* _Brief_
In the data below, the answer is the run of lines from the line containing "Modules after synthesis" through the line containing "row7 = $mux 1, mci_top.sv:135", both included; print it exactly and nothing else.

[Stored items from a collection]
= Beginning of Section =
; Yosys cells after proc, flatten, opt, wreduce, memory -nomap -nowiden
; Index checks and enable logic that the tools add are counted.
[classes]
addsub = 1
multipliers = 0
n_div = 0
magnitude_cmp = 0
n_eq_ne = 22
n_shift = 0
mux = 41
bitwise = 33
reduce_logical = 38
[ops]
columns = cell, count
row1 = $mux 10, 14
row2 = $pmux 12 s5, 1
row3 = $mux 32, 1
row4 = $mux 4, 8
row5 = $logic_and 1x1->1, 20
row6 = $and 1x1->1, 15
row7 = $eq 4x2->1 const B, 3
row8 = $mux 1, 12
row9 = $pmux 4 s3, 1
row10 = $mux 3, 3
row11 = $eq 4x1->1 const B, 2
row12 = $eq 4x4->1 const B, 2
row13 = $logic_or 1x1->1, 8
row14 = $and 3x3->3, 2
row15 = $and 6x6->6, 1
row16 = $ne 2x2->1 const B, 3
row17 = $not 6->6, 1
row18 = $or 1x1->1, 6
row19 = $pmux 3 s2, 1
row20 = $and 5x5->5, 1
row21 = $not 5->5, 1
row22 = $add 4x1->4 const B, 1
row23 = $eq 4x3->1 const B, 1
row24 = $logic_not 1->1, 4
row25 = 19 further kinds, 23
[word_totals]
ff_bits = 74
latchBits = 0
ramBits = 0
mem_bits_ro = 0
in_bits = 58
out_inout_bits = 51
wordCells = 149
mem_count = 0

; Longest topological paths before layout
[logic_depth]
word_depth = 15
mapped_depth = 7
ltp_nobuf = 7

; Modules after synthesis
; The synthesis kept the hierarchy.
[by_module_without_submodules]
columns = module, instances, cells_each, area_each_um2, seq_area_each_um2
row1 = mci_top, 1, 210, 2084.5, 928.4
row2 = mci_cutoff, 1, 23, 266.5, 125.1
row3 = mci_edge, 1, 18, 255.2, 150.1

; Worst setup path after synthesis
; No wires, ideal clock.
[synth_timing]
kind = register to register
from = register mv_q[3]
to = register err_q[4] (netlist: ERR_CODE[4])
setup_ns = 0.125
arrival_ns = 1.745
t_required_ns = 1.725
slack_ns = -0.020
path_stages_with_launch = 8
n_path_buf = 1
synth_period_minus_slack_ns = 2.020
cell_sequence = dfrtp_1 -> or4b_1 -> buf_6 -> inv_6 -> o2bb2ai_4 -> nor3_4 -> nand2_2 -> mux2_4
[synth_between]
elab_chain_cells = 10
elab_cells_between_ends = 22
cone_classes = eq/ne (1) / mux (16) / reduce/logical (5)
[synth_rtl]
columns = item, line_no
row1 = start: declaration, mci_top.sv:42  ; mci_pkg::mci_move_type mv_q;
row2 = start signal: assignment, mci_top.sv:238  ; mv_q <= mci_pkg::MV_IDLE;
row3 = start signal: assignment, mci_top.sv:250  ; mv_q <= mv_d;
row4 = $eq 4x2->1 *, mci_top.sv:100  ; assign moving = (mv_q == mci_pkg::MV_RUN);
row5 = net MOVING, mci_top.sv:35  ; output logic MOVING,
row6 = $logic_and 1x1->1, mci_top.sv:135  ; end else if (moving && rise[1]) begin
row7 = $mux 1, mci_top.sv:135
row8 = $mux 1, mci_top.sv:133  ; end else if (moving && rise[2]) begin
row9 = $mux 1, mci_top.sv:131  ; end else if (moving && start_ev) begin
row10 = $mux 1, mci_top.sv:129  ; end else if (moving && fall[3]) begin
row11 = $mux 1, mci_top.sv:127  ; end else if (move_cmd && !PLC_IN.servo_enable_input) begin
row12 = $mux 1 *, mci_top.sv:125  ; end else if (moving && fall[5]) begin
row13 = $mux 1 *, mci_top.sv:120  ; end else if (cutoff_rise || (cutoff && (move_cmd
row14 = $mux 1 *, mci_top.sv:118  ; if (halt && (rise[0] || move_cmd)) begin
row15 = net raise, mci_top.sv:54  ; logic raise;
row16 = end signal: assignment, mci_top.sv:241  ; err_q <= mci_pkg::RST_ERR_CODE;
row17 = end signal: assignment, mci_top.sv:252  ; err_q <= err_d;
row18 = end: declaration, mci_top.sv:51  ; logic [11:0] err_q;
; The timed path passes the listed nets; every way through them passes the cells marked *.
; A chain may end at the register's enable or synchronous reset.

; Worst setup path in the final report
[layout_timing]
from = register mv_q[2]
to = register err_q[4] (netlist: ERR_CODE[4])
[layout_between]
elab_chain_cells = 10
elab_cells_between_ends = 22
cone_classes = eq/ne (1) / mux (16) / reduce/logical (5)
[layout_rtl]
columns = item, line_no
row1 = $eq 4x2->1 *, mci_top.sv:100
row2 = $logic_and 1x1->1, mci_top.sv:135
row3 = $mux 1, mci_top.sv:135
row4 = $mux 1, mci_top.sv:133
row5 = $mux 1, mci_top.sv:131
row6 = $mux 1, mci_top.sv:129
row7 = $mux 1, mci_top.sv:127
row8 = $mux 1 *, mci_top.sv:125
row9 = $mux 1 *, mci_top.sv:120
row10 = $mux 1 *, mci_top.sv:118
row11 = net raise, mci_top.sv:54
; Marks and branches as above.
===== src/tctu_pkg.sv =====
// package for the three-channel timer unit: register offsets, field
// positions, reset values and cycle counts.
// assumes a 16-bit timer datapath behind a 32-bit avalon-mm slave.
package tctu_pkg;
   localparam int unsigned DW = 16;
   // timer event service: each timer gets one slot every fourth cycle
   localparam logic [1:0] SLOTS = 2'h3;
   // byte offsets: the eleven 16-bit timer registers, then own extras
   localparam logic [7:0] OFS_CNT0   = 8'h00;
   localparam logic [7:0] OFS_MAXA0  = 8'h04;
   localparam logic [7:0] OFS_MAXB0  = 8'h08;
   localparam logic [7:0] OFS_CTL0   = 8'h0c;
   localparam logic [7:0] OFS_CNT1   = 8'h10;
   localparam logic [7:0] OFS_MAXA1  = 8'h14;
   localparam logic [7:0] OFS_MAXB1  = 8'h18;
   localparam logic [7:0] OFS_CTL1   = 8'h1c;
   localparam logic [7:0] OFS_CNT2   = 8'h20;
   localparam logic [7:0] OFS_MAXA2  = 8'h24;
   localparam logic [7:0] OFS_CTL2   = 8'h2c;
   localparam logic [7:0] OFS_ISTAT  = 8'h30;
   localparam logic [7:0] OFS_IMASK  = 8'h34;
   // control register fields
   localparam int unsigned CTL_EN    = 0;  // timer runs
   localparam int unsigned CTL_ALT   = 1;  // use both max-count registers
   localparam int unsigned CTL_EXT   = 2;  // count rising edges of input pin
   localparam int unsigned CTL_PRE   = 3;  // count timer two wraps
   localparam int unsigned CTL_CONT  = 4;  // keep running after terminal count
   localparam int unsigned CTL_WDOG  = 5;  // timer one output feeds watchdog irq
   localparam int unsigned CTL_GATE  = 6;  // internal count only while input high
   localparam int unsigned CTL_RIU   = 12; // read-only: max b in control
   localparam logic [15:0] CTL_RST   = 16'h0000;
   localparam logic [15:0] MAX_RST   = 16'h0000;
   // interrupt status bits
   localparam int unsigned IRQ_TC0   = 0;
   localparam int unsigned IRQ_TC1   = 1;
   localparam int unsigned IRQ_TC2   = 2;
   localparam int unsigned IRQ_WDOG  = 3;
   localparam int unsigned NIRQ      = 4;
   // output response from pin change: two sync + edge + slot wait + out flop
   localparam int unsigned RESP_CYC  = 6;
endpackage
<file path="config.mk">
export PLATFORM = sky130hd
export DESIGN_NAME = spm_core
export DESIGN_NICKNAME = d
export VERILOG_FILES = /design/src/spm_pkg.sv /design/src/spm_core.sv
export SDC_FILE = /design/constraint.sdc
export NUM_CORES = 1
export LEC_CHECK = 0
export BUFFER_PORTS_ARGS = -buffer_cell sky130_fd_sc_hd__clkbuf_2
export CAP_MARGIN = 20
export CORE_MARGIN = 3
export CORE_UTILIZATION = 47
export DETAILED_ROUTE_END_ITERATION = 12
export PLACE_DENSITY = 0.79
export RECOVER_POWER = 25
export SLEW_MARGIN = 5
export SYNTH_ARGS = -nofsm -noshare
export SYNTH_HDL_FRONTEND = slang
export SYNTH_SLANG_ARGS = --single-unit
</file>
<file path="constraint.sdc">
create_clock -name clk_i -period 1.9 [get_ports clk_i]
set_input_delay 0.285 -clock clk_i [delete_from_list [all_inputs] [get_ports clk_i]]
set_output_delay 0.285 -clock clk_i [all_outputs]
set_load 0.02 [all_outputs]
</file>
= End of Section =
* _Solved exercise_
; Modules after synthesis
; The synthesis kept the hierarchy.
[by_module_without_submodules]
columns = module, instances, cells_each, area_each_um2, seq_area_each_um2
row1 = mci_top, 1, 210, 2084.5, 928.4
row2 = mci_cutoff, 1, 23, 266.5, 125.1
row3 = mci_edge, 1, 18, 255.2, 150.1

; Worst setup path after synthesis
; No wires, ideal clock.
[synth_timing]
kind = register to register
from = register mv_q[3]
to = register err_q[4] (netlist: ERR_CODE[4])
setup_ns = 0.125
arrival_ns = 1.745
t_required_ns = 1.725
slack_ns = -0.020
path_stages_with_launch = 8
n_path_buf = 1
synth_period_minus_slack_ns = 2.020
cell_sequence = dfrtp_1 -> or4b_1 -> buf_6 -> inv_6 -> o2bb2ai_4 -> nor3_4 -> nand2_2 -> mux2_4
[synth_between]
elab_chain_cells = 10
elab_cells_between_ends = 22
cone_classes = eq/ne (1) / mux (16) / reduce/logical (5)
[synth_rtl]
columns = item, line_no
row1 = start: declaration, mci_top.sv:42  ; mci_pkg::mci_move_type mv_q;
row2 = start signal: assignment, mci_top.sv:238  ; mv_q <= mci_pkg::MV_IDLE;
row3 = start signal: assignment, mci_top.sv:250  ; mv_q <= mv_d;
row4 = $eq 4x2->1 *, mci_top.sv:100  ; assign moving = (mv_q == mci_pkg::MV_RUN);
row5 = net MOVING, mci_top.sv:35  ; output logic MOVING,
row6 = $logic_and 1x1->1, mci_top.sv:135  ; end else if (moving && rise[1]) begin
row7 = $mux 1, mci_top.sv:135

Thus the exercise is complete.